Problem requirements: Restate the data that follows exactly as it stands, beginning with the first line and ending with the line that contains "detailed placement | S_AXI_WREADY".

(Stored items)
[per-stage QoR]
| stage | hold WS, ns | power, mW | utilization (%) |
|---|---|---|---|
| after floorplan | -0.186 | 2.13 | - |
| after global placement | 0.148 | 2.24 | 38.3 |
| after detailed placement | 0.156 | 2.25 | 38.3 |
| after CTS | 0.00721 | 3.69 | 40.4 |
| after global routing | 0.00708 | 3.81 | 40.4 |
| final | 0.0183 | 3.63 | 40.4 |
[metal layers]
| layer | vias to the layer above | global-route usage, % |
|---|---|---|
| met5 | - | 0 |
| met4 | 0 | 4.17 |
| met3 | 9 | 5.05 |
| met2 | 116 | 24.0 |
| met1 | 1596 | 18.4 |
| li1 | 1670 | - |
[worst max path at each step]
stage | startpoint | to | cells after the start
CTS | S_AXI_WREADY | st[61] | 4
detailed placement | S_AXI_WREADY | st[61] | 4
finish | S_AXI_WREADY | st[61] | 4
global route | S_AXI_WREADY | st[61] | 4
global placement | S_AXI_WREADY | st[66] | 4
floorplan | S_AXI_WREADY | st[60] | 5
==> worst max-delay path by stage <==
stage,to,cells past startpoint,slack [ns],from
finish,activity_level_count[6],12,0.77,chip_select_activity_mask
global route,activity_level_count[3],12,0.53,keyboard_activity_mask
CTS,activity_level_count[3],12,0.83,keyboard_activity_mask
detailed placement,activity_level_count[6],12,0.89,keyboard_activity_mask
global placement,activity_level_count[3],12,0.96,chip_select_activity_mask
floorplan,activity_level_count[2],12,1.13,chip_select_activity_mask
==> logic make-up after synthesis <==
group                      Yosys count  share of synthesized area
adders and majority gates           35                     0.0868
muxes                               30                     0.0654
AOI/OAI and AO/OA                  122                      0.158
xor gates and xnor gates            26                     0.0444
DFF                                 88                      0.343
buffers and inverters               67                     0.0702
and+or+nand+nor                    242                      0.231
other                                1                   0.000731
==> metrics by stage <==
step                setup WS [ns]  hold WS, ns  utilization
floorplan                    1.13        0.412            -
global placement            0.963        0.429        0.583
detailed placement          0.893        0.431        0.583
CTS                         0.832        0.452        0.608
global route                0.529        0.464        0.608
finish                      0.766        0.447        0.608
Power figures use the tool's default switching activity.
<file path="src/include/cyclic_timer_defines.vh">
// constants for the cyclic timer and high-side shutdown block
// assumes a 250 MHz core clock standing in for the internal oscillator
`ifndef CYCLIC_TIMER_DEFINES_VH
`define CYCLIC_TIMER_DEFINES_VH
// register addresses on the serial register port
`define TIMER_CTRL_ADDR      7'h06
`define SHUTDOWN_CTRL_ADDR   7'h07
// reset values
`define TIMER_CTRL_RESET     16'h0000
`define SHUTDOWN_CTRL_RESET  16'h0000
// writable bit masks, reserved bits cleared
`define TIMER_CTRL_WMASK     16'heff7
`define SHUTDOWN_CTRL_WMASK  16'h7bff
// timer control field positions
`define T1_PER_LSB           0
`define T1_ON_LSB            4
`define WAKE_SEL_LSB         7
`define T2_PER_LSB           9
`define T2_ON_LSB            13
// shutdown control field positions
`define OV_DIS_ONE_BIT       7
`define OV_DIS_TWO_BIT       8
`define OV_DIS_THREE_BIT     9
`define OT_SCOPE_BIT         11
`define OV_REC_ONE_BIT       12
// switch configuration codes
`define SW_OFF               4'h0
`define SW_ON                4'h1
`define SW_TIMER_ONE         4'h2
`define SW_TIMER_TWO         4'h3
// time base: one tick per 100 us
`define TICK_TIME_NS         100000
`define CLK_PERIOD_NS        4
`define TICK_CYCLES          (`TICK_TIME_NS / `CLK_PERIOD_NS)
// last step count, TICK_CYCLES - 1; keep the two in step
`define TICK_LAST            15'h61a7
// restart value: the restart edge and the tick register already use two cycles
`define TICK_FIRST           15'h0002
`endif

</file>
<file path="src/hdl/cyclic_timer_ctrl.v">
// cyclic timers and high-side shutdown control with serial register port
// assumes register strobes are one-cycle pulses synchronous to core_clk
// What this block does
// - second timer on-time decode, two stopped codes
// - on-time code 111 acts like 110
// - second timer period decode 10 ms to 2 s
// - first timer on-time decoded like second
// - first timer period decode 10 ms to 2 s
// - wake select: none, first, second, reserved
// - reserved bits read zero, ignore writes
// - timer starts once running on-time written
// - restart clearing a timed switch clears timer
// - other failures keep timer settings
// - wake and sense run together from timer
// - overvoltage recovery restores previous switch state
// - overtemperature shuts all or only affected
// - third switch overvoltage shutdown in normal mode unless disabled
// - first, second switch overvoltage shutdown in normal mode unless disabled
`include "cyclic_timer_defines.vh"
module cyclic_timer_ctrl (
    // clock and reset
    input  wire        core_clk,
    input  wire        rst,
    // serial register port, already deserialised
    input  wire [6:0]  reg_addr,
    input  wire [15:0] reg_wdata,
    input  wire        reg_write,
    input  wire        reg_read,
    output reg  [15:0] reg_rdata,
    // switch configuration from the switch control register
    input  wire [11:0] switch_config,
    // device state and fault inputs
    input  wire        normal_mode,
    input  wire        restart_entry,
    input  wire        overvolt,
    input  wire [2:0]  overtemp,
    // switch and wake outputs
    output reg  [2:0]  switch_drive,
    output reg         cyclic_wake,
    output reg  [1:0]  timer_pulse
);
    reg  [15:0] timer_ctrl_reg;    // cyclic timer control
    reg  [15:0] shutdown_ctrl_reg; // switch shutdown control
    reg  [14:0] step_one_reg;      // cycles into the first timer's 100 us step
    reg  [14:0] step_two_reg;      // cycles into the second timer's 100 us step
    reg  [2:0]  on_one_seen_reg;   // first on-time code as of last cycle
    reg  [2:0]  on_two_seen_reg;   // second on-time code as of last cycle
    reg  [1:0]  tick_reg;          // one-cycle step ticks, one bit per timer
    wire [2:0]  on_one;            // first timer on-time field
    wire [2:0]  on_two;            // second timer on-time field
    wire [1:0]  step_hold;         // timer stopped or restarting this cycle
    reg  [2:0]  ov_off_reg;        // switches held off by overvoltage
    reg  [2:0]  ov_latched_reg;    // switches left off after overvoltage
    reg         ov_prev_reg;       // overvoltage seen last cycle
    reg  [2:0]  restart_clear;     // switches on a timer at restart
    wire [1:0]  pulse;             // raw timer outputs
    wire [1:0]  wake_sel;          // wake selector field
    wire [2:0]  ov_dis;            // overvoltage shutdown disables
    reg  [2:0]  want_on;           // configured switch state
    reg  [2:0]  ov_hit;            // switches shut by overvoltage now
    reg  [15:0] timer_next;        // timer control next value
    integer     i;                 // loop index, switch decode
    integer     j;                 // loop index, overvoltage recovery
    integer     k;                 // loop index, switch outputs

    assign wake_sel = timer_ctrl_reg[`WAKE_SEL_LSB +: 2];
    assign ov_dis   = shutdown_ctrl_reg[`OV_DIS_ONE_BIT +: 3];
    assign on_one   = timer_ctrl_reg[`T1_ON_LSB +: 3];
    assign on_two   = timer_ctrl_reg[`T2_ON_LSB +: 3];
    // same stop and restart test as inside each timer, so a step starts with its period
    assign step_hold[0] = (on_one == 3'h0) || (on_one[2:1] == 2'b11) || (on_one != on_one_seen_reg);
    assign step_hold[1] = (on_two == 3'h0) || (on_two[2:1] == 2'b11) || (on_two != on_two_seen_reg);

    ////////////////////////////////////////////////////////////
    // one 100 us prescaler per timer from the core clock standing in for the oscillator;
    // a shared free-running one would cut the first on-time of a fresh code short
    always @(posedge core_clk) begin
        if (rst) begin
            step_one_reg    <= `TICK_FIRST;
            step_two_reg    <= `TICK_FIRST;
            on_one_seen_reg <= 3'h0;
            on_two_seen_reg <= 3'h0;
            tick_reg        <= 2'h0;
        end else begin
            on_one_seen_reg <= on_one;
            on_two_seen_reg <= on_two;
            // first timer step
            if (step_hold[0]) begin
                step_one_reg <= `TICK_FIRST;
                tick_reg[0]  <= 1'b0;
            end else if (step_one_reg == `TICK_LAST) begin
                step_one_reg <= 15'h0000;
                tick_reg[0]  <= 1'b1;
            end else begin
                step_one_reg <= step_one_reg + 15'h0001;
                tick_reg[0]  <= 1'b0;
            end
            // second timer step
            if (step_hold[1]) begin
                step_two_reg <= `TICK_FIRST;
                tick_reg[1]  <= 1'b0;
            end else if (step_two_reg == `TICK_LAST) begin
                step_two_reg <= 15'h0000;
                tick_reg[1]  <= 1'b1;
            end else begin
                step_two_reg <= step_two_reg + 15'h0001;
                tick_reg[1]  <= 1'b0;
            end
        end
    end

    ////////////////////////////////////////////////////////////
    // two identical timers
    cyclic_timer_unit timer_one (
        .core_clk    (core_clk),
        .rst         (rst),
        .tick        (tick_reg[0]),
        .period_code (timer_ctrl_reg[`T1_PER_LSB +: 3]),
        .on_code     (timer_ctrl_reg[`T1_ON_LSB +: 3]),
        .pulse_reg   (pulse[0])
    );
    cyclic_timer_unit timer_two (
        .core_clk    (core_clk),
        .rst         (rst),
        .tick        (tick_reg[1]),
        .period_code (timer_ctrl_reg[`T2_PER_LSB +: 3]),
        .on_code     (timer_ctrl_reg[`T2_ON_LSB +: 3]),
        .pulse_reg   (pulse[1])
    );

    ////////////////////////////////////////////////////////////
    // configured state of each switch from its 4-bit selector
    always @* begin
        for (i = 0; i < 3; i = i + 1) begin
            case (switch_config[i*4 +: 4])
                `SW_ON:        want_on[i] = 1'b1;
                `SW_TIMER_ONE: want_on[i] = pulse[0];
                `SW_TIMER_TWO: want_on[i] = pulse[1];
                default:       want_on[i] = 1'b0;
            endcase
            restart_clear[i] = (switch_config[i*4 +: 4] == `SW_TIMER_ONE) ||
                               (switch_config[i*4 +: 4] == `SW_TIMER_TWO);
            ov_hit[i] = overvolt && normal_mode && !ov_dis[i];
        end
    end

    // timer control next value: write, or clearing at restart entry
    always @* begin
        timer_next = timer_ctrl_reg;
        if (reg_write && reg_addr == `TIMER_CTRL_ADDR) begin
            timer_next = reg_wdata & `TIMER_CTRL_WMASK;
        end
        // only restart clears settings; other faults leave them alone
        if (restart_entry) begin
            if (restart_clear[0] || restart_clear[1] || restart_clear[2]) begin
                timer_next = `TIMER_CTRL_RESET;
            end
        end
    end

    ////////////////////////////////////////////////////////////
    // register file
    always @(posedge core_clk) begin
        if (rst) begin
            timer_ctrl_reg    <= `TIMER_CTRL_RESET;
            shutdown_ctrl_reg <= `SHUTDOWN_CTRL_RESET;
            reg_rdata         <= 16'h0000;
        end else begin
            timer_ctrl_reg <= timer_next;
            if (reg_write && reg_addr == `SHUTDOWN_CTRL_ADDR) begin
                shutdown_ctrl_reg <= reg_wdata & `SHUTDOWN_CTRL_WMASK;
            end
            // read data registered; unmapped addresses read zero
            if (reg_read) begin
                case (reg_addr)
                    `TIMER_CTRL_ADDR:    reg_rdata <= timer_ctrl_reg;
                    `SHUTDOWN_CTRL_ADDR: reg_rdata <= shutdown_ctrl_reg;
                    default:             reg_rdata <= 16'h0000;
                endcase
            end
        end
    end

    ////////////////////////////////////////////////////////////
    // overvoltage shutdown and recovery per switch
    always @(posedge core_clk) begin
        if (rst) begin
            ov_off_reg     <= 3'h0;
            ov_latched_reg <= 3'h0;
            ov_prev_reg    <= 1'b0;
        end else begin
            ov_prev_reg <= overvolt;
            ov_off_reg  <= ov_hit;
            for (j = 0; j < 3; j = j + 1) begin
                // leaving overvoltage without recovery keeps the switch off
                if (ov_prev_reg && !overvolt && ov_off_reg[j] &&
                    !shutdown_ctrl_reg[`OV_REC_ONE_BIT + j]) begin
                    ov_latched_reg[j] <= 1'b1;
                end else if (reg_write && reg_addr == `SHUTDOWN_CTRL_ADDR) begin
                    ov_latched_reg[j] <= 1'b0;
                end
            end
        end
    end

    ////////////////////////////////////////////////////////////
    // outputs: switches, wake and raw timer pulses
    always @(posedge core_clk) begin
        if (rst) begin
            switch_drive <= 3'h0;
            cyclic_wake  <= 1'b0;
            timer_pulse  <= 2'h0;
        end else begin
            for (k = 0; k < 3; k = k + 1) begin
                switch_drive[k] <= want_on[k] && !ov_off_reg[k] && !ov_latched_reg[k] &&
                                   !(shutdown_ctrl_reg[`OT_SCOPE_BIT] ? overtemp[k]
                                                                     : |overtemp);
            end
            // wake runs alongside sensing from the same pulse
            case (wake_sel)
                2'b01:   cyclic_wake <= pulse[0];
                2'b10:   cyclic_wake <= pulse[1];
                default: cyclic_wake <= 1'b0;
            endcase
            timer_pulse <= pulse;
        end
    end
endmodule // cyclic_timer_ctrl

</file>
<file path="src/hdl/cyclic_timer_unit.v">
// one cyclic timer: period and on-time decode and pulse generation
// assumes a one-cycle tick every 100 us from the parent, whose step restarts with the period
`include "cyclic_timer_defines.vh"
module cyclic_timer_unit (
    // clock and reset
    input  wire       core_clk,
    input  wire       rst,
    // time base, one tick from this timer's own prescaler
    input  wire       tick,
    // configuration
    input  wire [2:0] period_code,
    input  wire [2:0] on_code,
    // output pulse
    output reg        pulse_reg
);
    reg  [15:0] count_reg;   // ticks into current period
    reg  [15:0] period_ticks; // period in 100 us ticks
    reg  [15:0] on_ticks;     // on-time in 100 us ticks
    reg  [2:0]  last_on_reg;  // detects a new on-time write
    wire        running = (on_code != 3'h0) && (on_code < 3'h6);

    ////////////////////////////////////////////////////////////
    // period decode
    always @* begin
        case (period_code)
            3'h0: period_ticks = 16'h0064; // 10 ms
            3'h1: period_ticks = 16'h00c8; // 20 ms
            3'h2: period_ticks = 16'h01f4; // 50 ms
            3'h3: period_ticks = 16'h03e8; // 100 ms
            3'h4: period_ticks = 16'h07d0; // 200 ms
            3'h5: period_ticks = 16'h1388; // 500 ms
            3'h6: period_ticks = 16'h2710; // 1 s
            default: period_ticks = 16'h4e20; // 2 s
        endcase
    end

    // on-time decode
    always @* begin
        case (on_code)
            3'h1: on_ticks = 16'h0001; // 0.1 ms
            3'h2: on_ticks = 16'h0003; // 0.3 ms
            3'h3: on_ticks = 16'h000a; // 1 ms
            3'h4: on_ticks = 16'h0064; // 10 ms
            3'h5: on_ticks = 16'h00c8; // 20 ms
            default: on_ticks = 16'h0000;
        endcase
    end

    ////////////////////////////////////////////////////////////
    // counter restarts whenever on-time changes so a fresh code starts a period
    always @(posedge core_clk) begin
        if (rst) begin
            count_reg   <= 16'h0000;
            last_on_reg <= 3'h0;
            pulse_reg   <= 1'b0;
        end else begin
            last_on_reg <= on_code;
            if (!running || on_code != last_on_reg) begin
                count_reg <= 16'h0000;
            end else if (tick) begin
                if (count_reg + 16'h0001 >= period_ticks) begin
                    count_reg <= 16'h0000;
                end else begin
                    count_reg <= count_reg + 16'h0001;
                end
            end
            // stopped codes: 000 low, 110 and 111 high
            if (on_code == 3'h0) begin
                pulse_reg <= 1'b0;
            end else if (on_code[2:1] == 2'b11) begin
                pulse_reg <= 1'b1;
            end else begin
                pulse_reg <= (count_reg < on_ticks);
            end
        end
    end
endmodule // cyclic_timer_unit

</file>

Worked solution:
[per-stage QoR]
| stage | hold WS, ns | power, mW | utilization (%) |
|---|---|---|---|
| after floorplan | -0.186 | 2.13 | - |
| after global placement | 0.148 | 2.24 | 38.3 |
| after detailed placement | 0.156 | 2.25 | 38.3 |
| after CTS | 0.00721 | 3.69 | 40.4 |
| after global routing | 0.00708 | 3.81 | 40.4 |
| final | 0.0183 | 3.63 | 40.4 |
[metal layers]
| layer | vias to the layer above | global-route usage, % |
|---|---|---|
| met5 | - | 0 |
| met4 | 0 | 4.17 |
| met3 | 9 | 5.05 |
| met2 | 116 | 24.0 |
| met1 | 1596 | 18.4 |
| li1 | 1670 | - |
[worst max path at each step]
stage | startpoint | to | cells after the start
CTS | S_AXI_WREADY | st[61] | 4
detailed placement | S_AXI_WREADY | st[61] | 4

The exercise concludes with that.